Appaltare a consulenze o alle sole associazioni lgbt, l'intera strategia antidiscriminatoria, senza prevedere né figure ufficiali di sintesi politica né luoghi di confronto e di compensazione dei differenti orientamenti culturali e di competenza (un vero Ministro, un vero viceMinistro con deleghe dedicate, oppure un Commissario per i diritti civili, od ancora una Commissione per i diritti civili), è stato l'ulteriore miopia che ha condotto dritti dritti allo scontro.

Lavarsene le mani all'ultimo momento, da parte della Guerra, che pare fosse "solo parzialmente informata" dei contenuti dell'opuscolo della discordia equivale ad ammettere che c'era, come effettivamente c'è, un vuoto di direzione politica impressionante. Peraltro bene evidenziato dall'assordante silenzio della Guerra nel dibattito sulla legge contro l'omofobia.

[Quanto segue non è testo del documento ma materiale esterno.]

Source: an optimization exercise on an open RTL-to-GDS flow (aim: small area). Production flows keep margins and buffers that such runs may drop. Function was checked by simulation only, so behaviour that the tests miss may differ from the original. Power figures rest on the tool's default switching activity, not on a simulated workload.

### flow/run.sh
#!/bin/bash
# Own layout flow: the standard flow (standard.sh) with three changes:
#  - the weight memory's read multiplexer (module rdmux) and its write logic (module wrlogic)
#    are given as hand-built gate-level netlists (flow/gen_rdmux.py, flow/gen_wrlogic.py)
#    instead of being synthesised by ABC;
#  - the clock tree uses no dummy loads;
#  - ports are buffered with the smallest buffer.
# Each tool's output goes to a log file of its own in this folder (and ORFS's logs under orfs/).
set -euo pipefail
W=$PWD
python3 flow/gen_rdmux.py > rdmux_gl.v 2> gen_rdmux.log
python3 flow/gen_wrlogic.py > wrlogic_gl.v 2> gen_wrlogic.log
python3 flow/swap_modules.py design.v rdmux_gl.v wrlogic_gl.v > design_own.v 2> swap_modules.log
{
  echo "set ::own_abc {${OWN_ABC-&get -n; &st; &dch; &nf -R 1000; &put}}"
  cat flow/own_abc.tcl
  echo "source $W/synth_recipe.tcl"
} > own_synth.tcl
bash standard.sh VERILOG_FILES=$W/design_own.v SYNTH_SCRIPT=$W/own_synth.tcl \
  "CTS_ARGS=-sink_clustering_enable -repair_clock_nets -dont_use_dummy_load" \
  "BUFFER_PORTS_ARGS=-buffer_cell sky130_fd_sc_hd__buf_1" \
  "${@:-finish}" > standard.log 2>&1
### flow/gen_rdmux.py
#!/usr/bin/env python3
"""Writes a gate-level sky130hd netlist of module rdmux (q = d[a*32 +: 32], 128 words of 32
bits): a one-hot decode of a, then per bit a222oi gates over three words each and a
NAND/NOR tree. Usage: gen_rdmux.py > rdmux_gl.v"""
P = "sky130_fd_sc_hd__"
out = []
n = [0]
def cell(kind, pins):
    n[0] += 1
    conns = ", ".join(f".{k}({v})" for k, v in pins.items())
    out.append(f"  {P}{kind} g{n[0]} ({conns});")

out.append("module rdmux(d, a, q);")
out.append("  input [4095:0] d;")
out.append("  input [6:0] a;")
out.append("  output [31:0] q;")
out.append("  wire [6:0] an;")
out.append("  wire [7:0] hin;")
out.append("  wire [15:0] lon;")
out.append("  wire [127:0] sel;")
for i in range(7):
    cell("inv_1", {"A": f"a[{i}]", "Y": f"an[{i}]"})
def lit(i, v):
    return f"a[{i}]" if v else f"an[{i}]"
for h in range(8):
    cell("nand3_1", {"A": lit(4, h & 1), "B": lit(5, (h >> 1) & 1), "C": lit(6, (h >> 2) & 1), "Y": f"hin[{h}]"})
for l in range(16):
    cell("nand4_1", {"A": lit(0, l & 1), "B": lit(1, (l >> 1) & 1), "C": lit(2, (l >> 2) & 1),
                     "D": lit(3, (l >> 3) & 1), "Y": f"lon[{l}]"})
for w in range(128):
    cell("nor2_2", {"A": f"hin[{w >> 4}]", "B": f"lon[{w & 15}]", "Y": f"sel[{w}]"})

def tree_and_low(sigs, b, lvl):
    """sigs are active-low partial ORs; returns net that is the active-high OR (nand tree)
    when lvl is even, alternating nand/nor."""
    while len(sigs) > 1:
        nxt = []
        for k in range(0, len(sigs), 4):
            grp = sigs[k:k + 4]
            net = f"t{b}_{lvl}_{k // 4}"
            out.append(f"  wire {net};")
            if len(grp) == 1:
                # pass through with an inverter pair is wasteful; invert once and flip the level
                kind = "inv_1"
                cell(kind, {"A": grp[0], "Y": net})
            else:
                base = "nand" if lvl % 2 == 0 else "nor"
                kind = f"{base}{len(grp)}_1"
                names = "ABCD"
                cell(kind, {**{names[j]: grp[j] for j in range(len(grp))}, "Y": net})
            nxt.append(net)
        sigs = nxt
        lvl += 1
    return sigs[0], lvl

for b in range(32):
    ys = []
    for g in range(0, 128, 3):
        ws = list(range(g, min(g + 3, 128)))
        y = f"y{b}_{g // 3}"
        out.append(f"  wire {y};")
        names = ["A", "B", "C"]
        pins = {}
        for j, w in enumerate(ws):
            pins[f"{names[j]}1"] = f"d[{w * 32 + b}]"
            pins[f"{names[j]}2"] = f"sel[{w}]"
        pins["Y"] = y
        cell("a222oi_1" if len(ws) == 3 else "a22oi_1", pins)
        ys.append(y)
    net, lvl = tree_and_low(ys, b, 0)
    # after an odd number of levels the net is active-high
    assert lvl % 2 == 1, lvl
    out.append(f"  assign q[{b}] = {net};")
out.append("endmodule")
print("\n".join(out))
### flow/gen_wrlogic.py
#!/usr/bin/env python3
"""Writes a gate-level sky130hd netlist of module wrlogic: the word address
wa = {~input_addr[6:2], input_addr[1:0]} is predecoded into wa[6:4] (8 lines, with wr_en) and
wa[3:0] (16 lines); each word gets a write enable we (nor2) and its complement nwe (nand2),
and each bit one a22o: d = (q & nwe) | (din & we). Usage: gen_wrlogic.py > wrlogic_gl.v"""
P = "sky130_fd_sc_hd__"
out = ["module wrlogic(q, din, wr_en, input_addr, d);",
       "  input [4095:0] q;", "  input [31:0] din;", "  input wr_en;", "  input [6:0] input_addr;",
       "  output [4095:0] d;",
       "  wire [6:0] ian;", "  wire [7:0] hin, hip;", "  wire [15:0] lon, lop;",
       "  wire [127:0] we, nwe;"]
n = [0]
def cell(kind, pins):
    n[0] += 1
    out.append(f"  {P}{kind} w{n[0]} (" + ", ".join(f".{k}({v})" for k, v in pins.items()) + ");")
for i in range(7):
    cell("inv_1", {"A": f"input_addr[{i}]", "Y": f"ian[{i}]"})
def wa_lit(i, v):
    # wa[i] = ~input_addr[i] for i >= 2, input_addr[i] for i < 2; literal "wa[i] == v"
    inv = i >= 2
    pos = f"input_addr[{i}]"
    neg = f"ian[{i}]"
    want_true_ia = (v == 1) != inv
    return pos if want_true_ia else neg
for h in range(8):
    cell("nand4_1", {"A": "wr_en", "B": wa_lit(4, h & 1), "C": wa_lit(5, (h >> 1) & 1), "D": wa_lit(6, (h >> 2) & 1), "Y": f"hin[{h}]"})
    cell("inv_2", {"A": f"hin[{h}]", "Y": f"hip[{h}]"})
for l in range(16):
    cell("nand4_1", {"A": wa_lit(0, l & 1), "B": wa_lit(1, (l >> 1) & 1), "C": wa_lit(2, (l >> 2) & 1), "D": wa_lit(3, (l >> 3) & 1), "Y": f"lon[{l}]"})
    cell("inv_1", {"A": f"lon[{l}]", "Y": f"lop[{l}]"})
for w in range(128):
    cell("nor2_2", {"A": f"hin[{w >> 4}]", "B": f"lon[{w & 15}]", "Y": f"we[{w}]"})
    cell("nand2_2", {"A": f"hip[{w >> 4}]", "B": f"lop[{w & 15}]", "Y": f"nwe[{w}]"})
for w in range(128):
    for b in range(32):
        i = w * 32 + b
        cell("a22o_1", {"A1": f"q[{i}]", "A2": f"nwe[{w}]", "B1": f"din[{b}]", "B2": f"we[{w}]", "X": f"d[{i}]"})
out.append("endmodule")
print("\n".join(out))
### flow/own_abc.tcl
# With ::own_abc set, ABC runs that script instead of the flow's.
proc abc {args} {
  set i [lsearch $args -script]
  if {$i >= 0 && $::own_abc ne ""} {
    set f [open $::env(OBJECTS_DIR)/own.abc w]
    puts $f $::own_abc
    close $f
    lset args [expr {$i + 1}] $::env(OBJECTS_DIR)/own.abc
  }
  yosys abc {*}$args
}
### flow/swap_modules.py
#!/usr/bin/env python3
"""swap_modules.py DESIGN GATELEVEL...: prints DESIGN with each behavioural module that a
GATELEVEL file defines replaced by that file's gate-level module."""
import re, sys
src = open(sys.argv[1]).read()
for f in sys.argv[2:]:
    gl = open(f).read()
    name = re.search(r"^\s*module\s+(\w+)", gl, re.M).group(1)
    m = re.search(r"^\s*module\s+" + name + r"\b.*?^\s*endmodule\b", src, re.S | re.M)
    if not m:
        sys.exit(f"no module {name} in {sys.argv[1]}")
    src = src[:m.start()] + "\n" + gl + "\n" + src[m.end():]
print(src)
### standard.sh
#!/bin/bash
# synth_recipe.tcl (not shown) runs the flow's synth.tcl, then flattens the netlist and writes it again
# the make line also repeats each setting of config.mk as NAME=value (left out here)
make -C /OpenROAD-flow-scripts/flow DESIGN_CONFIG=/design/flow/config.mk WORK_HOME=/design/flow/orfs CLKGATE_MAP_FILE= SYNTH_SCRIPT=/design/flow/synth_recipe.tcl "${@:-finish}"
### config.mk
export PLATFORM = sky130hd
export DESIGN_NAME = total
export DESIGN_NICKNAME = total
export VERILOG_FILES = /design/flow/design.v
export SDC_FILE = /design/flow/constraint.sdc
export NUM_CORES = 4
export LEC_CHECK = 0
export CAP_MARGIN = 20
export CORE_MARGIN = 2
export CORE_UTILIZATION = 50
export SLEW_MARGIN = 20
export SYNTH_HIERARCHICAL = 1
### constraint.sdc
create_clock -name core_clock -period 10.0 [get_ports {clk}]
set_input_delay 2.0000 -clock core_clock [delete_from_list [all_inputs] [get_ports {clk}]]
set_output_delay 2.0000 -clock core_clock [all_outputs]
set_load 0.01 [all_outputs]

Andrebbe ripensato daccapo, a cominciare dall'organizzazione del dipartimento, oltre che dell'Unar, tutto il concetto di politiche di pari opportunità in modo particolare per l'aspetto che riguarda le riforme civili. Alla vigilia della nascita di un Governo guidato dal Segretario democrat Renzi che ha inaugurato il 2014 con una lettera rivolta ai partiti esortandoli a scendere sul terreno delle riforme non solo istituzionali ma anche del lavoro e dei diritti civili, bisognerebbe una volta e per tutte cambiare verso al modo di affrontare questioni che riguardano milioni di cittadini che non vengono certo risolte da polemiche e scontri ideologici ma che non è neanche possibile ignorare, come proposto da Alfano, o dalla stessa Segretaria di Scelta civica Stefania Giannini che rinvia la palla ad un Parlamento che, da solo, non ha la forza di affrontare il tema. Per intenderci: nessuno nega che lavoro, fisco e pubblica amministrazione siano le emergenze vitali per il Paese ma questo non vuol dire che non ci sia spazio per occuparsi, con equilibrio e moderazione, di riforme civili.

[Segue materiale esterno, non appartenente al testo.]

This is an optimization exercise on Yosys and OpenROAD, whose aim is small area, not a production implementation.
Only simulation tests tie the RTL to the original design; equivalence was not proved.
In runs 1 to 5 and 7 to 9 the design's own scripts or RTL, not TritonCTS, make the clock network.
No driver is modelled on the clock port, so clock power and skew are understated where the tree is cut down; a real chip needs a root buffer or a tree.
Power figures rest on the tool's default switching activity, not on a simulated workload.

`design/flow/constraint.sdc`:
```
create_clock -name core_clock -period 10.0 [get_ports {fpgaclk}]
set_input_delay 2.0000 -clock core_clock [delete_from_list [all_inputs] [get_ports {fpgaclk}]]
set_output_delay 2.0000 -clock core_clock [all_outputs]
set_load 0.01 [all_outputs]
```
`design/flow/config.mk`:
```
export PLATFORM = sky130hd
export DESIGN_NAME = robot
export DESIGN_NICKNAME = robot
export VERILOG_FILES = /design/flow/design.v
export SDC_FILE = /design/flow/constraint.sdc
export NUM_CORES = 4
export LEC_CHECK = 0
export CAP_MARGIN = 20
export CORE_MARGIN = 2
export CORE_UTILIZATION = 80
export GPL_TIMING_DRIVEN = 0
export SLEW_MARGIN = 20
export BUFFER_PORTS_ARGS = -buffer_cell sky130_fd_sc_hd__buf_1
export CTS_ARGS = -sink_clustering_enable -repair_clock_nets -dont_use_dummy_load
export POST_CTS_TCL = /design/flow/flow/merge_clk.tcl
export CLK_GROUPS = 4
export CLK_LEAF_CELL = sky130_fd_sc_hd__buf_8
```
This is an optimization exercise on Yosys and OpenROAD, whose aim is small area, not a production implementation. In this exercise RTL edits were held to simulation tests only and were not proved equivalent to the original. Power and IR drop assume default switching activity.

==> run Z: inputs <==
==> flow/design.v <==
module Subtract(
	input wire n_rst,
	input wire clk,
	input wire signed [7:0] A,
	input wire signed [7:0] B,
	output reg signed [8:0] C,
	output reg signed [7:0] D,
	output reg signed [14:0] E,
	output reg signed [7:0] F
);
always@(posedge clk or negedge n_rst) begin
	if(!n_rst) begin
		C <= 9'sd0;
		D <= 8'sd0;
		E <= 15'sd0;
		F <= 8'sd0;
	end
	else begin
		C <= A + B;
		D <= A - B;
		E <= A * B;
		F <= (B == 8'sd0) ? 8'sd0 : A / B;
	end
end
endmodule
==> flow/run.sh <==
#!/bin/bash
# synth_recipe.tcl (not shown) runs the flow's synth.tcl, then flattens the netlist and writes it again
# the make line also repeats each setting of config.mk as NAME=value (left out here)
make -C /OpenROAD-flow-scripts/flow DESIGN_CONFIG=/design/flow/config.mk WORK_HOME=/design/flow/orfs CLKGATE_MAP_FILE= SYNTH_SCRIPT=/design/flow/synth_recipe.tcl finish
==> flow/config.mk <==
export PLATFORM = sky130hd
export DESIGN_NAME = Subtract
export DESIGN_NICKNAME = Subtract
export VERILOG_FILES = /design/flow/design.v
export SDC_FILE = /design/flow/constraint.sdc
export NUM_CORES = 4
export LEC_CHECK = 0
export CAP_MARGIN = 20
export CORE_MARGIN = 2
export CORE_UTILIZATION = 35
export PLACE_DENSITY = 0.6
export SLEW_MARGIN = 20
==> flow/constraint.sdc <==
create_clock -name core_clock -period 16.0 [get_ports {clk}]
set_input_delay 3.2000 -clock core_clock [delete_from_list [all_inputs] [get_ports {clk}]]
set_output_delay 3.2000 -clock core_clock [all_outputs]
set_load 0.01 [all_outputs]
==> run B: changes against run Z <==
==> flow/design.v, changed modules only <==
module Subtract(
	input wire n_rst,
	input wire clk,
	input wire signed [7:0] A,
	input wire signed [7:0] B,
	output wire signed [8:0] C,
	output wire signed [7:0] D,
	output wire signed [14:0] E,
	output wire signed [7:0] F
);
reg [7:0] a, b;
always@(posedge clk or negedge n_rst) begin
	if(!n_rst) begin
		a <= 8'd0;
		b <= 8'd0;
	end
	else begin
		a <= A;
		b <= B;
	end
end
assign C = {a[7], a} + {b[7], b};
assign D = a - b;
wire [8:0] b_lo = {b, 1'b0};
wire [8:0] ax = {a[7], a};       
wire [8:0] a2 = {a, 1'b0};       
wire [8:0] p [0:3];              
wire [3:0] ng;                   
genvar k;
generate
	for (k = 0; k < 4; k = k + 1) begin : booth
		wire bh = b_lo[2*k+2], bm = b_lo[2*k+1], bl = b_lo[2*k];
		wire one = bm ^ bl;
		wire two = (bh & ~bm & ~bl) | (~bh & bm & bl);
		wire neg = bh & ~(bm & bl);
		wire [9:0] x = {ax, 1'b0} ^ {10{neg}};
		assign p[k] = ({9{one}} & x[9:1]) | ({9{two}} & x[8:0]);
		assign ng[k] = neg;
	end
endgenerate
wire [14:0] e1 = {~p[3][8], p[3][7], ~p[2][8], p[2][7], ~p[1][8], p[1][7], ~p[0][8], p[0][7:0]};
wire [14:0] e2 = {2'b01, p[3][6:5], p[2][6:5], p[1][6:0], 1'b0, ng[0]};
wire [14:0] e3 = {4'b0001, p[3][4:3], p[2][4:0], 1'b0, ng[1], 2'b00};
wire [14:0] e4 = {6'b000001, p[3][2:0], 1'b0, ng[2], 4'b0000};
wire [14:0] e5 = {8'b00000010, ng[3], 6'b000000};
assign E = e1 + e2 + e3 + e4 + e5;
wire [7:0] ua = a[7] ? -a : a;
wire [7:0] d = b ^ {8{~b[7]}};
wire cin = ~b[7];
wire [8:1] hd;
assign hd[8] = |b;
genvar j;
generate
	for (j = 7; j >= 1; j = j - 1) begin : hdc
		assign hd[j] = hd[j+1] & d[j];
	end
endgenerate
wire [7:0] q;
wire [7:0] rem [1:8];    
wire [7:0] tt [1:7];     
wire [7:0] ss [1:7];     
assign rem[8] = 8'd0;
genvar i;
generate
	for (i = 7; i >= 1; i = i - 1) begin : step
		localparam K = 8 - i;
		wire [K-1:0] t;
		if (K == 1) begin : first
			assign t = ua[7];
		end else begin : later
			assign t = {rem[i+1][K-2:0], ua[i]};
		end
		wire [K:0] s = {1'b0, t} + {1'b0, d[K-1:0]} + {{K{1'b0}}, cin};
		assign q[i] = s[K] & hd[K];
		assign tt[i] = t;
		assign ss[i] = s[K-1:0];
		assign rem[i] = q[i] ? s[K-1:0] : t;
	end
endgenerate
wire [8:0] last_s = {1'b0, ss[1][6:0], ua[0]} + {1'b0, d} + {8'd0, cin};
wire [8:0] last_t = {1'b0, tt[1][6:0], ua[0]} + {1'b0, d} + {8'd0, cin};
assign q[0] = (q[1] ? last_s[8] : last_t[8]) & hd[8];
assign F = (a[7] ^ b[7]) ? -q : q;
endmodule
==> flow/flow/run.sh (new file) <==
#!/bin/bash
# Standard layout (the standard.sh) with these changes:
#  - synthesis: no full/half-adder cell extraction (ADDER_MAP_FILE empty), so
#    ABC maps all logic, with the area script in flow/abc_area.script
#    (deepsyn AIG optimisation, then area mapping)
#  - port buffers are buf_1 cells (every port still gets its own buffer)
#  - clock tree: clkbuf_4 buffers, no dummy loads
# The ORFS scripts are copied unchanged except for abc_area.script.
# standard.sh writes each tool's log under orfs/logs; its own output goes to
# standard_flow.log.
set -euo pipefail
cp -r "$FLOW_HOME/scripts" ./scripts_mod
cp flow/abc_area.script ./scripts_mod/abc_area.script
bash standard.sh SCRIPTS_DIR="$PWD/scripts_mod" ABC_AREA=1 ADDER_MAP_FILE= BUFFER_PORTS_ARGS="-buffer_cell sky130_fd_sc_hd__buf_1" CTS_ARGS="-sink_clustering_enable -repair_clock_nets -buf_list sky130_fd_sc_hd__clkbuf_4 -dont_use_dummy_load -sink_clustering_size 20 -sink_clustering_max_diameter 200" finish > standard_flow.log 2>&1
==> flow/flow/abc_area.script (new file) <==
strash
&get -n
&deepsyn -T 30
&put
dch -f
amap
topo
stime -c
==> flow/standard.sh (new file) <==
#!/bin/bash
# synth_recipe.tcl (not shown) runs the flow's synth.tcl, then flattens the netlist and writes it again
# the make line also repeats each setting of config.mk as NAME=value (left out here)
make -C /OpenROAD-flow-scripts/flow DESIGN_CONFIG=/design/flow/config.mk WORK_HOME=/design/flow/orfs CLKGATE_MAP_FILE= SYNTH_SCRIPT=/design/flow/synth_recipe.tcl "${@:-finish}"
Settings changed: ABC_AREA set to 1, CORE_UTILIZATION 35 to 60, PLACE_DENSITY 0.6 to 0.75.
removed: flow/run.sh
==> qor summary <==
item                                                                                                       run B                    run Z
Count of flip-flops and latches                                                                               16                       39
Launching element of the worst setup path                                                                   b[7]                     B[0]
Clock sink total                                                                                              16                       39
Clock transition at the register clock pins on the worst setup and hold paths after CTS                  0.09 ns                  0.07 ns
Required time of the worst setup path                                                                   12.80 ns                 16.21 ns
Leakage power of the design                                                                              1.19 nW                  3.43 nW
Logic power comb                                                                                          213 uW                   698 uW
Min Clock Period, post-route                                                                            13.85 ns                 15.40 ns
Netlist area before placement                                                                      0.00302 sq mm            0.00598 sq mm
Share of the clock period used by the worst path                                                           0.865                    0.962
Number of signal-net buffers in the layout                                                                    58                       91
Overall routing resource usage                                                                             0.363                    0.181
Per-instance average area after synthesis                                                             5.48 sq um               9.04 sq um
Outcome                                                                                  complete, no violations  complete, no violations
Post-route met1 wirelength                                                                               4280 um                  7560 um
Portion of total power attributed to combinational logic                                                   0.753                    0.725
Syn nets                                                                                                     569                      813

[what the ideal ports hide]
How much do the figures lean on ideal ports? The routed layouts below were timed once more, with nothing changed but the port constraints.
Step 1, drivers: a clkbuf_16 drives clk and a buf_2 each remaining input, both assumed.
Step 2, shift: input delay + t, output delay - t, t = (earliest + latest rising clock arrival at the registers) / 2. This alone moves slack from input paths to output paths.
Slacks: ideal ports / drivers / drivers and shift; pairs: ideal ports / drivers.
| run | t, ns | setup slack, ns | worst register clock-pin slew, ns |
|---|---|---|---|
| run Z | 0.325 | 0.604 / 0.616 / 0.291 | 0.07 / 0.07 |
| run B | 0.303 | 2.153 / 2.135 / 2.438 | 0.09 / 0.09 |
After both steps setup and hold are still met in every run listed. For run Z, which loses most, drivers alone change the setup slack by +0.012 ns; drivers and shift together by -0.313 ns.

I diritti non sono di destra o di sinistra, di laici o di cattolici, i diritti appartengono a tutti. E sono la frontiera più avanzata che consente ad una società aperta, dinamica e competitiva di crescere. Sotto il profilo civile ed economico insieme: affrontare un aspetto senza curarsi dell'altro vuol dire condannarsi a non produrre risultati utili per nessuno. Un blocco, di fatto, già vissuto con l'esperienza del Governo Letta e che nessuno vorrebbe rivedere ancora una volta.